Your instructions: From the entries, copy out every line in which the word "launching" is found.

Stored items:
/---
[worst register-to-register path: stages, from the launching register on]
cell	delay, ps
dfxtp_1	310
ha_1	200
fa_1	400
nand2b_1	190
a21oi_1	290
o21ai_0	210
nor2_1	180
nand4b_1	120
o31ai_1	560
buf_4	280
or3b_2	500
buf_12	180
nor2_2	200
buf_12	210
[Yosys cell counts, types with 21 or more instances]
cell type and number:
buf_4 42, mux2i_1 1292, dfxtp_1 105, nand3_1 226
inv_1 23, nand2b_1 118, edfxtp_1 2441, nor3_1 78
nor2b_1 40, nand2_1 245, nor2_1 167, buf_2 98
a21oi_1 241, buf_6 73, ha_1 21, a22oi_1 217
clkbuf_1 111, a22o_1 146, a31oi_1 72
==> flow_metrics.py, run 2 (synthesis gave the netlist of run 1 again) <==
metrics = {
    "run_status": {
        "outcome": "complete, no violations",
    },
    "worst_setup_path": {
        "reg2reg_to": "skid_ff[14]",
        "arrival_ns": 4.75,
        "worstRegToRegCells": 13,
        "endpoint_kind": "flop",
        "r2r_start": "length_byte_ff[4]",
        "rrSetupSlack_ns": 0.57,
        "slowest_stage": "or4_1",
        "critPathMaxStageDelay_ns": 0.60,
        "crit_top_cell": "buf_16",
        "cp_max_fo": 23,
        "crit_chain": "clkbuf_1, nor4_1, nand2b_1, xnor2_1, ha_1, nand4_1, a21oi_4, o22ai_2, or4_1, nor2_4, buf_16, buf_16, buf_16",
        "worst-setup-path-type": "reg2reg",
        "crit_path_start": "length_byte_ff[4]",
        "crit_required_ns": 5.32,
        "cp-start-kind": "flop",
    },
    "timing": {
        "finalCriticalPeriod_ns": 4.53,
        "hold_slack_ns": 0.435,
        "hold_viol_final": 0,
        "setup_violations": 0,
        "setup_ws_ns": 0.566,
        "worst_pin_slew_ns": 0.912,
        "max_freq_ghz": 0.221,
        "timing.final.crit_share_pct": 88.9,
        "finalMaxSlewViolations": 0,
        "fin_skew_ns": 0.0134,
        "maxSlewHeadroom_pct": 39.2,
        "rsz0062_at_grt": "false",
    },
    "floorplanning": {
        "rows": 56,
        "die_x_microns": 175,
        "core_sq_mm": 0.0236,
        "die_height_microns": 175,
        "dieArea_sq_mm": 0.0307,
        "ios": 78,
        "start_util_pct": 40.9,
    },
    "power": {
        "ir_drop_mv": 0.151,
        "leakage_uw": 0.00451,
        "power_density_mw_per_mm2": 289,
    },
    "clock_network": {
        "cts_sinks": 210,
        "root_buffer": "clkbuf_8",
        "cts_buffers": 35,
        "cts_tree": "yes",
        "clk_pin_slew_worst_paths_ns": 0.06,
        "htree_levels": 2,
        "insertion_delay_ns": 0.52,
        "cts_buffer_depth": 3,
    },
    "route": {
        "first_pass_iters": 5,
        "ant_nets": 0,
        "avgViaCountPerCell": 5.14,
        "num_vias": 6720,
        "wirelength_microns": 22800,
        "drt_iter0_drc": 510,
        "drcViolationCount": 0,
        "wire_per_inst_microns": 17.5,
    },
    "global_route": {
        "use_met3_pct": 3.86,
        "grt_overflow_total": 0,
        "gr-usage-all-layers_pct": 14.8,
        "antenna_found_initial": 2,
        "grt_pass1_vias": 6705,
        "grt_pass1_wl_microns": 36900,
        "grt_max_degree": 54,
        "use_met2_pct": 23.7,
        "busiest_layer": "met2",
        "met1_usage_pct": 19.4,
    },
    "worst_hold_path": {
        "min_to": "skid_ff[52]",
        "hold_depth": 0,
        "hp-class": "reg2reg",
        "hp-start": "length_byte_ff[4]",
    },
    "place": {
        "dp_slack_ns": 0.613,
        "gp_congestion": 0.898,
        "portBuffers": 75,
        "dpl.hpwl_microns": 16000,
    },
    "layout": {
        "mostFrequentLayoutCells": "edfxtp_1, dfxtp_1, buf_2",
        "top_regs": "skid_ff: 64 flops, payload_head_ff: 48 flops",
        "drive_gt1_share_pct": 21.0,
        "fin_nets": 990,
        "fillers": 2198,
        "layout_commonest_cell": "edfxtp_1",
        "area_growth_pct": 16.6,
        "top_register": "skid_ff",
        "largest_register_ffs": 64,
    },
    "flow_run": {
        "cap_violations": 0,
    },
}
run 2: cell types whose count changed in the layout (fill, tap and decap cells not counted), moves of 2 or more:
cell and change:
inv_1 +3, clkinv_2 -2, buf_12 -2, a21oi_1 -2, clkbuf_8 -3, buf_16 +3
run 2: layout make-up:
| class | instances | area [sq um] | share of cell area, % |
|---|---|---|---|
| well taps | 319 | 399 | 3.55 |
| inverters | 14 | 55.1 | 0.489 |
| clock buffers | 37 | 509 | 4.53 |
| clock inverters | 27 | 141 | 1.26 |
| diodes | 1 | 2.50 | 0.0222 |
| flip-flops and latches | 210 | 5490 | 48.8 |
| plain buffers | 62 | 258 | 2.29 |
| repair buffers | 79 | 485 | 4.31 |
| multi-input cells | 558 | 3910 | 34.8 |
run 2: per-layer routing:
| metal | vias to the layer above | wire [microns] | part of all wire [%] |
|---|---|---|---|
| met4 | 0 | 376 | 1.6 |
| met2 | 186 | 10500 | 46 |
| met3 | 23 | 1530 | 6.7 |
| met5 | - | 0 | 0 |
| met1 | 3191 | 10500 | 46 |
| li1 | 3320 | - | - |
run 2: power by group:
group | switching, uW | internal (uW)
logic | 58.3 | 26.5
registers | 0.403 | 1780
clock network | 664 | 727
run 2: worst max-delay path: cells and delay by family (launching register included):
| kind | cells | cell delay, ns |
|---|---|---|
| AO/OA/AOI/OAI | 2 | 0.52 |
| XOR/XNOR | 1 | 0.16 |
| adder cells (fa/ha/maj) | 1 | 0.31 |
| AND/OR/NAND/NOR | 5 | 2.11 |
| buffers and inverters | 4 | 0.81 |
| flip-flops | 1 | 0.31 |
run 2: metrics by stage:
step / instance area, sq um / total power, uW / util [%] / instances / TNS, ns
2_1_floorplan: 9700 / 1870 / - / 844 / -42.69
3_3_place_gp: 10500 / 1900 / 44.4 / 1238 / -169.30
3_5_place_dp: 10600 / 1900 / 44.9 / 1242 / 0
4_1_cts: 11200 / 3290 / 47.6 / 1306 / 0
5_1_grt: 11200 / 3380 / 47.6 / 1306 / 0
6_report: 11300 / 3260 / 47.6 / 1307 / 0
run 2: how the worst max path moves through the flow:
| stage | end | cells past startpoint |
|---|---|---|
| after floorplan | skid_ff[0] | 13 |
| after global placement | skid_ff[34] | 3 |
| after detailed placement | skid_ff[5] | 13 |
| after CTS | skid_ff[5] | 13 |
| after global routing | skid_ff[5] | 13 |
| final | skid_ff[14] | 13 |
\---
Written solution:
[worst register-to-register path: stages, from the launching register on]
run 2: worst max-delay path: cells and delay by family (launching register included):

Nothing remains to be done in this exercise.